The Civil Justice Association of California (CJAC) has released a list of Triple Threat bills pending before the state Legislature, an effort to make people aware of bills that will expand opportunities for frivolous litigation while increasing costs for consumers.
"Triple threat bills, if passed, will absolutely hamper economic recovery,” Kyla Christoffersen Powell, CJAC president and CEO, told the Northern California Record by email. “Many of these bills will make it easier to sue by creating new ways for plaintiffs’ lawyers to come after businesses with abusive litigation.”
To determine the Triple Threat threshold, CJAC considered whether a bill:
“1. Attracts unwarranted or abusive litigation
2. Leads to excessive attorneys’ fees
3. Drives up costs for businesses, consumers and the state”
A CJAC news release states the Triple Threat bills include:
"AB 814 (Levine): New PRA [Private Right of Action] and expands attorneys’ fees. Creates overly broad restrictions on the use of data collected for contact tracing and creates new civil action and attorney’s fees entitlement.
SB 447 (Laird): New way to collect unlimited damages and more attorneys’ fees. For the first time in California history, allows unlimited pain and suffering damages to be awarded in survivor actions, on top of punitive and economic damages.
SB 606 (Gonzalez, Lena): Expands PRA and excessive penalties. Establishes a rebuttable presumption of retaliation for any adverse employment action that takes place within 90 days of a COVID test and safety reports and establishes new civil penalties.”
Committee hearings on these and other bills are currently underway.

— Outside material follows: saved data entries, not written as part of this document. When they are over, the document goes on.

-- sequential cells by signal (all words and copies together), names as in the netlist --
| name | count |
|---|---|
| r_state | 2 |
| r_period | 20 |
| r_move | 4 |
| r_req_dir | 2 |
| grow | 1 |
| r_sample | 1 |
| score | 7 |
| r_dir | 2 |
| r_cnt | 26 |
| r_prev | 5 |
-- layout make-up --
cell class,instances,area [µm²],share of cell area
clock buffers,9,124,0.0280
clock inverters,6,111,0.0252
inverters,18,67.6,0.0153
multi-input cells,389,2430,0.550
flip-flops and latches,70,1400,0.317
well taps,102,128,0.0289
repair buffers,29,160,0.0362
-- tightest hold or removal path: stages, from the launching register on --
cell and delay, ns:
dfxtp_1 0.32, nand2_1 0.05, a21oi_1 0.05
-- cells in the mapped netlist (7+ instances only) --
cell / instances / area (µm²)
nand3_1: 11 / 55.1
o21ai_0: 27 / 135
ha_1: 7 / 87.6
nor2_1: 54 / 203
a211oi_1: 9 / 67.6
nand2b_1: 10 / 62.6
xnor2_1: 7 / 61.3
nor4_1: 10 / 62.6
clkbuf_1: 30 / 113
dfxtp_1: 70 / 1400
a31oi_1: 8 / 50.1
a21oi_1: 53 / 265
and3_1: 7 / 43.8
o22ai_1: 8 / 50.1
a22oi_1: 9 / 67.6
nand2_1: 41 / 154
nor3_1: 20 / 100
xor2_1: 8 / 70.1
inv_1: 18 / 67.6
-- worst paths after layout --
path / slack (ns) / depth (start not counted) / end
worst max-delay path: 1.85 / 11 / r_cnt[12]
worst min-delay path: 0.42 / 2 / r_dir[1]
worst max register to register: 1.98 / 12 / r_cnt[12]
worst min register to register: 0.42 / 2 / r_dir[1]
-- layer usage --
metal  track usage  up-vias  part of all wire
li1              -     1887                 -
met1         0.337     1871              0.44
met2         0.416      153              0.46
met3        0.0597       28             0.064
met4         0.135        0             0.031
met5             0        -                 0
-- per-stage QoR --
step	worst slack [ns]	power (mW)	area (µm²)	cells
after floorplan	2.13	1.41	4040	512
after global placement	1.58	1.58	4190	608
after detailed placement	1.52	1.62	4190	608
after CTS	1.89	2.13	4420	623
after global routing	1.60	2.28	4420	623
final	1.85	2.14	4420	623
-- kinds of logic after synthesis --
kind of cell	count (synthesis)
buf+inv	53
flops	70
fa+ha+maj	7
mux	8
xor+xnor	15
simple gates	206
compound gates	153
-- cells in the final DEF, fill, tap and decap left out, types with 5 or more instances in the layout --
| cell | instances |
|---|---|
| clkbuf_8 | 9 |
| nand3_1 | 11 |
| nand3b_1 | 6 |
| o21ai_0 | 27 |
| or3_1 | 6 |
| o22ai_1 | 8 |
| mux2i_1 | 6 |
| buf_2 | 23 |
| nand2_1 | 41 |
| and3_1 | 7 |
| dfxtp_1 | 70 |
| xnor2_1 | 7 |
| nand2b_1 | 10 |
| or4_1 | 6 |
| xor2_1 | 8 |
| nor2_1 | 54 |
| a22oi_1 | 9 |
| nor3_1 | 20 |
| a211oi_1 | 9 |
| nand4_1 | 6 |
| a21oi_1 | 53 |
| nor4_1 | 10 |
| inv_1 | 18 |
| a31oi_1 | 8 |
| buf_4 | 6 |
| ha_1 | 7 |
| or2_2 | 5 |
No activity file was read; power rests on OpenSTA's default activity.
`config.mk`:
```
export PLATFORM = sky130hd
export DESIGN_NAME = traffic_ctrl_nway
export DESIGN_NICKNAME = d
export VERILOG_FILES = /design/src/rtl/traffic_ctrl_nway.sv
export SDC_FILE = /design/constraint.sdc
export NUM_CORES = 1
export LEC_CHECK = 0
export BUFFER_PORTS_ARGS = -buffer_cell sky130_fd_sc_hd__clkbuf_2
export CORE_UTILIZATION = 45
export DETAILED_ROUTE_END_ITERATION = 7
export PLACE_DENSITY = 0.71
export SETUP_SLACK_MARGIN = 0.5
export SLEW_MARGIN = 20
export SYNTH_ARGS = -nofsm -noshare
export SYNTH_HDL_FRONTEND = slang
export SYNTH_SLANG_ARGS = --single-unit
```
`constraint.sdc`:
```
create_clock -name clk -period 5.5 [get_ports clk]
set_clock_uncertainty 0.1 [all_clocks]
set_input_delay 0.825 -clock clk [delete_from_list [all_inputs] [get_ports clk]]
set_output_delay 0.825 -clock clk [all_outputs]
set_load 0.05 [all_outputs]
```
[config.mk]
export PLATFORM = sky130hd
export DESIGN_NAME = mem_port_arbiter
export DESIGN_NICKNAME = d
export VERILOG_FILES = /design/src/rtl/mem_port_arbiter.sv
export SDC_FILE = /design/constraint.sdc
export NUM_CORES = 1
export LEC_CHECK = 0
export CELL_PAD_IN_SITES_DETAIL_PLACEMENT = 2
export CELL_PAD_IN_SITES_GLOBAL_PLACEMENT = 2
export CORE_ASPECT_RATIO = 1.1
export CORE_UTILIZATION = 15
export DETAILED_ROUTE_END_ITERATION = 6
export GPL_ROUTABILITY_DRIVEN = 0
export PLACE_DENSITY = 0.79
export SETUP_SLACK_MARGIN = 0.5
export SYNTH_ARGS = -nofsm -noshare
export SYNTH_HDL_FRONTEND = slang
export SYNTH_SLANG_ARGS = --single-unit
[constraint.sdc]
create_clock -name clk -period 1.95 [get_ports clk]
set_clock_uncertainty 0.2 [all_clocks]
set_input_delay 0.39 -clock clk [delete_from_list [all_inputs] [get_ports clk]]
set_output_delay 0.39 -clock clk [all_outputs]
set_load 0.01 [all_outputs]
`src/rtl/mdu_stall_ctrl.sv`:
```
// Multiply/divide busy sequencer and F/D freeze / E bubble stall generator.
// Optional stall statistics counters: define MDU_STALL_STATS_EN.
module mdu_stall_ctrl #(
    parameter int MULT_CYCLES = 5,
    parameter int DIV_CYCLES  = 10,
    parameter int CNT_W       = 4
) (
    input  logic        clk,
    input  logic        reset,
    input  logic        Req,
    input  logic        E_start,
    input  logic        E_is_div,
    input  logic        D_md_use,
    input  logic        hazard_stall_in,
`ifdef MDU_STALL_STATS_EN
    output logic [31:0] stall_cycles,
    output logic [31:0] md_stall_cycles,
`endif
    output logic        busy,
    output logic        stall,
    output logic        md_done,
    output logic        md_start_eff
);

    localparam logic [1:0] IDLE = 2'd0;
    localparam logic [1:0] MULT = 2'd1;
    localparam logic [1:0] DIV  = 2'd2;

    localparam logic [CNT_W-1:0] MULT_LOAD = CNT_W'(MULT_CYCLES);
    localparam logic [CNT_W-1:0] DIV_LOAD  = CNT_W'(DIV_CYCLES);
    localparam logic [CNT_W-1:0] CNT_ONE   = CNT_W'(1);

    logic [1:0]       state_q;
    logic [1:0]       state_d;
    logic [CNT_W-1:0] cnt_q;
    logic [CNT_W-1:0] cnt_d;
    logic             is_idle;
    logic             last_cnt;
    logic             md_term;

    assign is_idle      = (state_q == IDLE);
    assign last_cnt     = (cnt_q == CNT_ONE);
    assign busy         = ~is_idle;
    assign md_done      = busy & last_cnt;
    assign md_start_eff = E_start & ~Req & is_idle;

    // The mult/div sitting in E already blocks a HI/LO user in D.
    assign md_term = D_md_use & (md_start_eff | busy);
    assign stall   = ~Req & (hazard_stall_in | md_term);

    always_comb begin
        state_d = state_q;
        cnt_d   = cnt_q;
        unique case (state_q)
            IDLE: begin
                if (md_start_eff) begin
                    state_d = E_is_div ? DIV : MULT;
                    cnt_d   = E_is_div ? DIV_LOAD : MULT_LOAD;
                end
            end
            MULT, DIV: begin
                if (last_cnt) begin
                    state_d = IDLE;
                    cnt_d   = '0;
                end else begin
                    cnt_d = cnt_q - CNT_ONE;
                end
            end
            default: begin
                state_d = IDLE;
                cnt_d   = '0;
            end
        endcase
    end

    always_ff @(posedge clk) begin
        if (reset) begin
            state_q <= IDLE;
            cnt_q   <= '0;
        end else begin
            state_q <= state_d;
            cnt_q   <= cnt_d;
        end
    end

`ifdef MDU_STALL_STATS_EN
    logic [31:0] stall_cycles_q;
    logic [31:0] stall_cycles_d;
    logic [31:0] md_stall_cycles_q;
    logic [31:0] md_stall_cycles_d;
    logic        md_only;

    // Cycles where only the MDU interlock holds the pipe.
    assign md_only = stall & ~hazard_stall_in;

    always_comb begin
        stall_cycles_d    = stall_cycles_q;
        md_stall_cycles_d = md_stall_cycles_q;
        if (stall && (stall_cycles_q != 32'hFFFF_FFFF)) begin
            stall_cycles_d = stall_cycles_q + 32'd1;
        end
        if (md_only && (md_stall_cycles_q != 32'hFFFF_FFFF)) begin
            md_stall_cycles_d = md_stall_cycles_q + 32'd1;
        end
    end

    always_ff @(posedge clk) begin
        if (reset) begin
            stall_cycles_q    <= '0;
            md_stall_cycles_q <= '0;
        end else begin
            stall_cycles_q    <= stall_cycles_d;
            md_stall_cycles_q <= md_stall_cycles_d;
        end
    end

    assign stall_cycles    = stall_cycles_q;
    assign md_stall_cycles = md_stall_cycles_q;
`endif

endmodule
```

“This is the last thing California’s businesses need as they try to recover from the challenges of the pandemic,” Powell told the Record. “The primary persons to benefit from these bills will be plaintiffs’ attorneys who will be able to collect more fees.”
SB 606, which would increase Department of Industrial Relations administrative costs by hundreds of thousands of dollars each year, is currently before the Senate Appropriations Committee, according to the Senate Analyses, and is related to another rebuttable presumption statute, AB 685, which became law last year.
“The California Legislature should instead be advancing legislative proposals that will promote economic recovery, such as AB 247, which will provide protections for safety-compliant small businesses and nonprofits from lawsuits alleging COVID exposure,” Powell said. “To date, AB 247 has been denied hearing in Assembly Judiciary Committee.”